(What you have to do) Read through the records. Copy each line that has the word "constant".
[Start of Attachment]
### src/rtl/mem_port_arbiter.sv
// mem_port_arbiter: shares the single-ported unified memory bus between
// instruction fetch and the MEM-stage data port. One beat at a time, data
// has priority, each beat is watched by a timeout, and memory-wait
// stall/bubble requests are produced for the pipeline control.
module mem_port_arbiter #(
  parameter int unsigned ADDR_W  = 64,
  parameter int unsigned DATA_W  = 64,
  parameter int unsigned TIMEOUT = 255
) (
  input  logic                clk,
  input  logic                rst,
  // instruction fetch port
  input  logic                if_req,
  input  logic [ADDR_W-1:0]   if_addr,
  output logic [DATA_W-1:0]   if_rdata,
  output logic                if_valid,
  input  logic                flush_fetch,
  // data port
  input  logic                dm_req,
  input  logic                dm_we,
  input  logic [ADDR_W-1:0]   dm_addr,
  input  logic [DATA_W-1:0]   dm_wdata,
  input  logic [DATA_W/8-1:0] dm_wstrb,
  output logic [DATA_W-1:0]   dm_rdata,
  output logic                dm_valid,
  // memory bus
  output logic                bus_req,
  output logic                bus_we,
  output logic [ADDR_W-1:0]   bus_addr,
  output logic [DATA_W-1:0]   bus_wdata,
  output logic [DATA_W/8-1:0] bus_wstrb,
  input  logic                bus_ready,
  input  logic [DATA_W-1:0]   bus_rdata,
  // pipeline control
  output logic                stall_front,
  output logic                stall_back,
  output logic                flush_D,
  output logic                bus_err
);

  localparam int unsigned STRB_W = DATA_W / 8;
  localparam int unsigned CNT_W  = $clog2(TIMEOUT + 1);
  localparam logic [CNT_W-1:0] CNT_MAX  = CNT_W'(TIMEOUT);
  localparam logic [CNT_W-1:0] CNT_LAST = CNT_W'(TIMEOUT - 1);

  typedef enum logic [1:0] {IDLE, FETCH, DATA} state_t;

  state_t              state_q,     state_d;
  logic                bus_req_q,   bus_req_d;
  logic                bus_we_q,    bus_we_d;
  logic [ADDR_W-1:0]   bus_addr_q,  bus_addr_d;
  logic [DATA_W-1:0]   bus_wdata_q, bus_wdata_d;
  logic [STRB_W-1:0]   bus_wstrb_q, bus_wstrb_d;
  logic [CNT_W-1:0]    cnt_q,       cnt_d;
  logic                discard_q,   discard_d;
  logic                err_q,       err_d;

  logic busy, beat_done, timed_out, finish, fetch_drop;

  // completion / timeout decode and the same-cycle response pulses
  always_comb begin
    busy       = (state_q != IDLE);
    beat_done  = busy & bus_ready;
    // the current cycle is the TIMEOUT-th one without ready
    timed_out  = busy & ~bus_ready & (cnt_q == CNT_LAST);
    finish     = beat_done | timed_out;
    // a redirect seen during the beat or on its last cycle kills the word
    fetch_drop = discard_q | flush_fetch;
    if_valid   = (state_q == FETCH) & finish & ~fetch_drop;
    dm_valid   = (state_q == DATA)  & finish;
    // timeout returns zero so the consumer never sees stale bus data
    if_rdata   = beat_done ? bus_rdata : '0;
    dm_rdata   = beat_done ? bus_rdata : '0;
  end

  // memory-wait stalls; a D bubble only when the back end is moving
  always_comb begin
    stall_back  = dm_req & ~dm_valid;
    stall_front = stall_back | (if_req & ~if_valid);
    flush_D     = if_req & ~if_valid & ~stall_back;
  end

  // arbitration and beat sequencing
  always_comb begin
    state_d     = state_q;
    bus_req_d   = bus_req_q;
    bus_we_d    = bus_we_q;
    bus_addr_d  = bus_addr_q;
    bus_wdata_d = bus_wdata_q;
    bus_wstrb_d = bus_wstrb_q;
    cnt_d       = cnt_q;
    discard_d   = discard_q;
    err_d       = err_q;
    unique case (state_q)
      IDLE: begin
        cnt_d     = '0;
        discard_d = 1'b0;
        if (dm_req) begin
          state_d     = DATA;
          bus_req_d   = 1'b1;
          bus_we_d    = dm_we;
          bus_addr_d  = dm_addr;
          bus_wdata_d = dm_wdata;
          bus_wstrb_d = dm_wstrb;
        end else if (if_req && !flush_fetch) begin
          state_d     = FETCH;
          bus_req_d   = 1'b1;
          bus_we_d    = 1'b0;
          bus_addr_d  = if_addr;
          bus_wstrb_d = '0;
        end
      end
      FETCH, DATA: begin
        if (finish) begin
          // always one IDLE cycle so a not-yet-dropped req is not reissued
          state_d   = IDLE;
          bus_req_d = 1'b0;
          cnt_d     = '0;
          discard_d = 1'b0;
          err_d     = err_q | timed_out;
        end else begin
          if (cnt_q != CNT_MAX) cnt_d = cnt_q + CNT_W'(1);
          if (state_q == FETCH && flush_fetch) discard_d = 1'b1;
        end
      end
      default: begin
        state_d   = IDLE;
        bus_req_d = 1'b0;
      end
    endcase
  end

  // state and registered bus outputs
  always_ff @(posedge clk) begin
    if (rst) begin
      state_q     <= IDLE;
      bus_req_q   <= 1'b0;
      bus_we_q    <= 1'b0;
      bus_addr_q  <= '0;
      bus_wdata_q <= '0;
      bus_wstrb_q <= '0;
      cnt_q       <= '0;
      discard_q   <= 1'b0;
      err_q       <= 1'b0;
    end else begin
      state_q     <= state_d;
      bus_req_q   <= bus_req_d;
      bus_we_q    <= bus_we_d;
      bus_addr_q  <= bus_addr_d;
      bus_wdata_q <= bus_wdata_d;
      bus_wstrb_q <= bus_wstrb_d;
      cnt_q       <= cnt_d;
      discard_q   <= discard_d;
      err_q       <= err_d;
    end
  end

  assign bus_req   = bus_req_q;
  assign bus_we    = bus_we_q;
  assign bus_addr  = bus_addr_q;
  assign bus_wdata = bus_wdata_q;
  assign bus_wstrb = bus_wstrb_q;
  assign bus_err   = err_q;

endmodule

### config.mk
export PLATFORM = sky130hd
export DESIGN_NAME = mem_port_arbiter
export DESIGN_NICKNAME = d
export VERILOG_FILES = /design/src/rtl/mem_port_arbiter.sv
export SDC_FILE = /design/constraint.sdc
export NUM_CORES = 1
export LEC_CHECK = 0
export CELL_PAD_IN_SITES_DETAIL_PLACEMENT = 0
export CELL_PAD_IN_SITES_GLOBAL_PLACEMENT = 2
export CORE_ASPECT_RATIO = 0.7
export CORE_MARGIN = 2
export CORE_UTILIZATION = 18
export DETAILED_ROUTE_END_ITERATION = 8
export PLACE_DENSITY_LB_ADDON = 0.1
export RECOVER_POWER = 100
export SYNTH_ARGS = -nofsm -noshare
export SYNTH_HDL_FRONTEND = slang
export SYNTH_SLANG_ARGS = --single-unit
### constraint.sdc
create_clock -name clk -period 6 [get_ports clk]
set_input_delay 1.2 -clock clk [delete_from_list [all_inputs] [get_ports clk]]
set_output_delay 1.2 -clock clk [all_outputs]
set_load 0.02 [all_outputs]
* Word-level counts from Yosys, hierarchy flattened
Index checks and enable logic that the tools add are counted.
** Storage, ports and cells
- Register bits after elaboration :: 150
- Latch bits :: 0
- Bits in writable memories :: 0
- Bits in read-only memories :: 0
- Bits of input ports :: 271
- Output and inout port bits :: 272
- Logic and storage cells :: 71
- Memories :: 0
** Operators by class
- $add $sub $neg :: 1
- $mul :: 0
- Divide/modulo/power cells :: 0
- $lt $le $gt $ge :: 0
- Equal/unequal tests :: 8
- Shifts and indexed selects :: 0
- Mux-type cells :: 21
- Bitwise gates (word level) :: 18
- Reductions and logical operators :: 14
** Operator list (number)
- 2-to-1 mux 64 bit :: 3
- 2-to-1 mux 8 bit :: 4
- one-hot mux 8 bit (2 select lines) :: 1
- AND reduction 2 bit :: 6
- bitwise AND 1 bit :: 9
- inequality test 3 bit (second input constant) :: 3
- adder 8 x 1 -> 8 bit (second input constant) :: 1
- equality test 8 bit (second input constant) :: 1
- inequality test 8 bit (second input constant) :: 1
- 2-to-1 mux 1 bit :: 7
- 2-to-1 mux 2 bit :: 3
- nonzero test 2 bit :: 3
- NOT 1 bit :: 5
- OR 1 bit :: 4
- one-hot mux 1 bit (2 select lines) :: 2
- one-hot mux 2 bit (2 select lines) :: 1
- equality test 2 x 1 -> 1 bit (second input constant) :: 1
- equality test 2 bit (second input constant) :: 1
- logical AND 1 bit :: 2
- zero test 2 bit :: 1
- inequality test 2 bit (second input constant) :: 1
- OR reduction 2 bit :: 1
- zero test 1 bit :: 1

* Depth between registers and ports, before layout
Gate-level depths: netlist (run 1).
- Depth in word-level cells :: 9
- Depth in mapped cells :: 8
- Depth with buffers taken out :: 6

* Least setup slack after synthesis (run 1)
No wires, ideal clock.
- Path type :: in2out
- Start :: input bus_ready
- End :: output flush_D
- Data arrival time :: 2177 ps
- Required time :: 4800 ps
- Setup slack :: 2623 ps
- Stages on the path :: 4
- Path buffers :: 0
- Cells stage by stage :: or2b_2 -> o31ai_4 -> nand2_2 -> a221oi_2
** Between the ends
- Word-level cells in the longest chain between the ends :: 9
- Elaborated cells between the ends (all ways) :: 14
- Classes of those cells :: 14 x bitwise
** Ends and longest elaborated chain
- start, declared :: RTL line 32 : input logic bus_ready,
- NOT 1 bit :: RTL line 65 : timed_out = busy & ~bus_ready & (cnt_q == CNT_LAST);
- bitwise AND 1 bit (2 in a row) :: RTL line 65
- OR 1 bit * :: RTL line 66 : finish = beat_done | timed_out;
- bitwise AND 1 bit (on tied branches) :: RTL line 69, 70
- bitwise AND 1 bit or NOT 1 bit (tied branches) :: RTL line 69, 78
- NOT 1 bit or bitwise AND 1 bit (tied branches) :: RTL line 80, 78
- bitwise AND 1 bit or NOT 1 bit (tied branches) :: RTL line 80 : flush_D = if_req & ~if_valid & ~stall_back;
- bitwise AND 1 bit * :: RTL line 80
- end, declared :: RTL line 37 : output logic flush_D,
Mark *: on every way between the ends. The rest lies on a longest branch, timed or not.

* Worst setup path in the final report (run 1)
- Start :: register state_q[0]
- End :: output if_rdata[6]
** Between the ends
- Word-level cells in the longest chain between the ends :: 3
** Ends and longest elaborated chain
- start, declared :: RTL line 48 : state_t state_q, state_d;
- start signal, assigned :: RTL line 146 : state_q <= state_d;
- nonzero test 2 bit :: RTL line 62 : busy = (state_q != IDLE);
- bitwise AND 1 bit :: RTL line 63 : beat_done = busy & bus_ready;
- 2-to-1 mux 64 bit :: RTL line 72 : if_rdata = beat_done ? bus_rdata : '0;
- end, declared :: RTL line 15 : output logic [DATA_W-1:0] if_rdata,
Every way passes these cells.

==> results of run 1 <==
cell usage after synthesis, drive strengths merged, types with 2 or more instances:
cell type    n  area, um^2
a211oi      66         495
a21o         2        15.0
a21oi       68         340
a221oi       2        30.0
a22o         2        18.8
a22oi        9        67.6
and2         3        20.0
and3        66         414
buf        105         684
clkbuf      30         114
dfxtp      150        3000
ha           5        62.6
inv         11        41.3
mux2i       64         641
nand2      134         505
nand2b       3        18.8
nand4        3        33.8
nor2        77         289
nor3         4        20.0
o211ai       2        20.0
o21a         2        15.0
o21ai        8        43.8
xnor2        2        17.5
routing by layer:
metal  routed length [um]  vias up
met5                   66        -
met4                  510       10
met3                 2640       37
met2                15600      205
met1                14200     3253
li1                     -     3713
flip-flops by register name (all words and copies together), names as in the netlist:
name       count
bus_wdata     64
cnt_q          8
bus_addr      64
state_q        2
bus_we         1
discard_q      1
bus_err        1
bus_req        1
bus_wstrb      8
power by group:
part / internal, mW / switching (mW) / leakage (nW)
clock network: 0.628 / 0.476 / 0.284
logic: 0.613 / 0.809 / 4.29
registers: 1.14 / 0.0703 / 1.24
total: 2.38 / 1.36 / 5.81
cells by family (layout without fill, tap and decap cells):
family	after synthesis	count (layout)
AND/OR/NAND/NOR	298	298
AO/OA/AOI/OAI	171	171
adder cells (fa/ha/maj)	5	5
XOR/XNOR	2	2
multiplexers	64	64
flip-flops	150	150
buffers and inverters	146	591
other	0	2
cell type report:
class                   count  area, um^2
clock buffers              19         443
well taps                 527         659
diodes                      2        5.00
repair buffers            548        5440
inverters                  11        41.3
clock inverters            13         150
flip-flops and latches    150        3000
multi-input cells         540        3230
fillers                  4097       25700
critical path: stages, from the launching register on:
cell and delay (ns):
dfxtp_1 0.36, inv_1 0.07, ha_1 0.39, inv_1 0.62, clkbuf_2 0.70, and3_1 0.40, dlygate4sd3_1 0.72
final timing paths:
| check | from | to | slack [ns] | cells after the start |
|---|---|---|---|---|
| setup / recovery | state_q[0] | if_rdata[6] | 1.08 | 6 |
| hold reg to reg | bus_wdata[4] | bus_wdata[4] | 0.45 | 2 |
| hold / removal | bus_wdata[4] | bus_wdata[4] | 0.45 | 2 |
| setup reg to reg | state_q[0] | bus_wstrb[2] | 2.07 | 6 |
cell usage in the layout, fill, tap and decap left out, types with 5 or more instances in the layout:
cell / n
a211oi_1: 66
a21oi_1: 68
a22oi_1: 9
and3_1: 65
clkbuf_16: 17
clkdlybuf4s50_1: 270
clkinv_4: 7
dfxtp_1: 150
dlygate4sd3_1: 269
ha_1: 5
inv_1: 11
mux2i_1: 64
nand2_1: 132
nor2_1: 77
o21ai_0: 6
per-stage QoR:
step	total power, mW	utilization	instance area, um^2	instances
2_1_floorplan	2.04	-	7090	836
3_3_place_gp	2.78	0.321	12400	1776
3_5_place_dp	2.77	0.321	12400	1776
4_1_cts	3.91	0.337	13000	1808
5_1_grt	3.97	0.335	13000	1808
6_report	3.74	0.336	13000	1810
==> results.json, run 1 <==
{
  "portBuffers": 542,
  "tightest_slew_ns": 3.52,
  "drtPass1Iterations": 4,
  "globalRouteMet1Util": 0.187,
  "syn2layout_area_growth_pct": 83.0,
  "drv_slew": 196,
  "yosys.area_share.simple": 0.195,
  "dieArea_mm2": 0.0410,
  "p_per_area_mw_per_mm2": 288,
  "hold_path_class": "flip-flop to flip-flop",
  "ys_seq_elements": 150,
  "yosysWarnings": 0,
  "wire_per_inst_um": 18.2,
  "nets": 1544,
  "die_w_um": 241,
  "setup_ws_ns": 1.08,
  "p_leak_nw": 5.81,
  "syn_area_mm2": 0.00709,
  "synthMuxAreaShare": 0.0903,
  "cts_inserted_buffers": 17,
  "violations": "capacitance limit, slew limit",
  "rows": 60,
  "synth_top_family_by_area": "simple AND/OR/NAND/NOR gates",
  "postCtsSetupBuffers": 0,
  "synth_ff_type": "dfxtp_1",
  "status": "complete, but fails checks",
  "cts_max_level": 4,
  "hold_violations": 0,
  "globalRouteOverflowTotal": 0,
  "drt_iter0_markers": 209,
  "cts_resized": 0,
  "required_ns": 4.80,
  "tns_ns": 0,
  "grt_use_met2": 0.250,
  "wirelength_mm": 33.0,
  "synth_nets": 1112,
  "cts_tree": "built",
  "arrival_ns": 3.72,
  "drive_gt1_frac": 0.0375,
  "place_hpwl_mm": 24.8,
  "clock_sinks": 150,
  "fp.dieH_um": 170,
  "synthAdderAreaFrac": 0.00882,
  "crit_fanout": 45,
  "skew_ns": 0.00696,
  "fin_crit_ns": 4.92,
  "io_pins": 543,
  "cts_root_buffer": "clkbuf_16",
  "initial_utilization": 0.183,
  "setup.worst_path.end_class": "output port",
  "antenna_found_initial": 7,
  "grt_pass1_wl_mm": 46.3,
  "synth-seq-area-share": 0.424,
  "crit_type": "flip-flop to output port",
  "startpoint_type": "flip-flop",
  "clkTransAtPathRegs_ns": 0.07,
  "grt_pass1_vias": 6930,
  "vias": 7218,
  "place_congestion": 0.833,
  "clock_latency_ns": 0.44,
  "busiest_layer": "met2",
  "viasPerCell": 3.99,
  "finalSetupViolations": 0,
  "ctsLongestPathBuffers": 2,
  "hold_buffers": 0,
  "final_antenna_net_count": 0,
  "drcViolationCount": 0,
  "pre_cts_ws_ns": 1.59,
  "grt.met3_usage": 0.0628,
  "slew_headroom": -1.35,
  "synth_compound_area_frac": 0.162,
  "grt_max_degree": 84,
  "post_synth_xor_area_fraction": 0.00247,
  "core-area_mm2": 0.0387,
  "synth_edf_count": 0,
  "hold_slack_ns": 0.449,
  "period_share": 0.821,
  "drv_cap": 4,
  "async_flop_share": 0,
  "rsz0062_at_grt": "no",
  "peakVddDrop_mv": 0.208,
  "grtUsageTotal": 0.154,
  "avgSynthCellArea_um2": 8.48,
  "ys_types": 53,
  "fmax_ghz": 0.203,
  "postSynthCellCount": 836
}
Power figures use the tool's default switching activity.
==> run 2: changes to the inputs <==
- CORE_UTILIZATION: 18 -> 17
- clock period: 6 -> 4.8 ns (I/O delays scaled with it)
==> results.json, run 2 (synthesis results as in run 1) <==
{
  "hold_slack_ns": 0.449,
  "drtPass1Iterations": 4,
  "path_cells": "inv_1 > ha_1 > nand4b_1 > o31ai_4 > nand2_2 > a221oi_2 > dlygate4sd3_1",
  "syn2layout_area_growth_pct": 84.5,
  "initial_utilization": 0.172,
  "peakVddDrop_mv": 0.251,
  "rows": 62,
  "cts_max_level": 4,
  "rsz0062_at_grt": "no",
  "place_congestion": 0.742,
  "crit_fanout": 11,
  "clkPwrFrac": 0.315,
  "place_hpwl_mm": 24.7,
  "dieArea_mm2": 0.0434,
  "cts_inserted_buffers": 17,
  "io_pins": 543,
  "arrival_ns": 3.14,
  "reg2reg_depth": 6,
  "crit_type": "flip-flop to output port",
  "viasPerCell": 3.96,
  "fillers": 4390,
  "tightest_slew_ns": 2.11,
  "clock_latency_ns": 0.44,
  "fin_area_mm2": 0.0131,
  "nets": 1545,
  "fp.dieH_um": 175,
  "tns_ns": 0,
  "hold_buffers": 0,
  "fin_crit_ns": 4.10,
  "cp_slowest_cell": "dlygate4sd3_1",
  "ctsLongestPathBuffers": 2,
  "holdPathEnd": "bus_wdata[16]",
  "drv_cap": 2,
  "skew_ns": 0.00945,
  "antenna_cells": 0,
  "violations": "capacitance limit, slew limit",
  "cts_tree": "built",
  "internal_power_mw": 3.08,
  "portBuffers": 542,
  "seq_power_share": 0.314,
  "antenna_found_initial": 2,
  "wire_per_inst_um": 17.9,
  "clock_sinks": 150,
  "placed_cell_area_mm2": 0.0125,
  "switching_share": 0.357,
  "holdPathStages": 2,
  "globalRouteOverflowTotal": 0,
  "hold_path_class": "flip-flop to flip-flop",
  "final_cell_mix": "dlygate4sd3_1, clkdlybuf4s50_1, dfxtp_1",
  "grt_pass1_wl_mm": 47.3,
  "period_share": 0.854,
  "clkTransAtPathRegs_ns": 0.07,
  "r2r-end": "bus_addr[45]",
  "slew_headroom": -0.407,
  "cts_root_buffer": "clkbuf_16",
  "vias": 7228,
  "p_switching_mw": 1.71,
  "die_w_um": 248,
  "comb_power_share": 0.371,
  "fmax_ghz": 0.244,
  "cts_resized": 0,
  "setup.worst_path.end_class": "output port",
  "regToRegSetupSlack_ns": 1.53,
  "drt_iter0_markers": 192,
  "grt_max_degree": 97,
  "final_antenna_net_count": 0,
  "drv_slew": 132,
  "drive_gt1_frac": 0.0421,
  "wirelength_mm": 32.8,
  "status": "complete, but fails checks",
  "p_per_area_mw_per_mm2": 366,
  "multi_input_area_mm2": 0.00323,
  "required_ns": 3.84,
  "hold_start": "bus_wdata[16]",
  "p_leak_nw": 5.86,
  "grtUsageTotal": 0.147,
  "critical-path-max-stage-delay_ns": 0.72,
  "finalSetupViolations": 0,
  "core-area_mm2": 0.0411,
  "hold_violations": 0,
  "postCtsSetupBuffers": 0,
  "startpoint_type": "flip-flop",
  "register_area_mm2": 0.00300,
  "grt_pass1_vias": 7008,
  "drcViolationCount": 0,
  "mostFrequentLayoutCell": "dlygate4sd3_1",
  "r2r_start": "state_q[0]"
}
run 2: changes by cell type in the layout (fill, tap and decap cells not counted), moves of 2 or more:
cell             change
buf_4                +2
inv_6                +4
diode_2              -2
buf_12               +2
inv_8                +2
bufinv_16            +2
dlygate4sd3_1        +2
clkbuf_1             -4
clkdlybuf4s50_1      -2
clkinv_4             -6
run 2: cell type report:
| class | instances | area share |
|---|---|---|
| clock buffer | 17 | 0.0325 |
| clock inverter | 15 | 0.0164 |
| sequential | 150 | 0.229 |
| tap | 544 | 0.0520 |
| multi-input combinational | 540 | 0.247 |
| inverter | 11 | 0.00316 |
| timing repair buffer | 549 | 0.419 |
run 2: critical path, delay by kind of cell, from the launching register on:
| kind | cells | cell delay, ns |
|---|---|---|
| DFF | 1 | 0.36 |
| AOI/OAI and AO/OA | 2 | 0.63 |
| adders and majority gates | 1 | 0.35 |
| buffers and inverters | 2 | 0.79 |
| and+or+nand+nor | 2 | 0.56 |
run 2: through the flow:
step                std cells  setup slack (ns)  utilization  total power [mW]
floorplan                 836              1.90            -              2.55
detailed placement       1794              1.20        0.303              3.46
global placement         1794              1.21        0.303              3.46
CTS                      1826             0.837        0.319              5.01
global route             1826             0.436        0.318              5.09
finish                   1826             0.701        0.318              4.80
run 2: power groups by stage:
| stage | Clock [mW] | Sequential, mW | Combinational (mW) |
|---|---|---|---|
| floorplan | 0 | 1.75 | 0.799 |
| global placement | 0 | 1.54 | 1.92 |
| detailed placement | 0 | 1.54 | 1.91 |
| CTS | 1.57 | 1.52 | 1.92 |
| global route | 1.63 | 1.53 | 1.93 |
| finish | 1.51 | 1.51 | 1.78 |
run 2: how the worst max path moves through the flow:
stage,from,endpoint,slack [ns]
2_1_floorplan,bus_ready,flush_D,1.90
3_3_place_gp,bus_ready,flush_D,1.21
3_5_place_dp,bus_ready,flush_D,1.20
4_1_cts,state_q[0],flush_D,0.84
5_1_grt,state_q[0],flush_D,0.44
6_report,state_q[0],flush_D,0.70
run 2: metal layers:
metal / GRT usage / share of wire
met1: 0.173 / 0.42
met2: 0.247 / 0.49
met3: 0.0624 / 0.084
met4: 0.0335 / 0.012
met5: 0 / 0.00070
==> run 3: changes to the inputs <==
- GPL_ROUTABILITY_DRIVEN: not set -> 0
==> results of run 3 <==
Final layout, timing and power as in run 2 (identical DEF).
[End of Attachment]
(Written response)
- inequality test 3 bit (second input constant) :: 3
- adder 8 x 1 -> 8 bit (second input constant) :: 1
- equality test 8 bit (second input constant) :: 1
- inequality test 8 bit (second input constant) :: 1
- equality test 2 x 1 -> 1 bit (second input constant) :: 1
- equality test 2 bit (second input constant) :: 1
- inequality test 2 bit (second input constant) :: 1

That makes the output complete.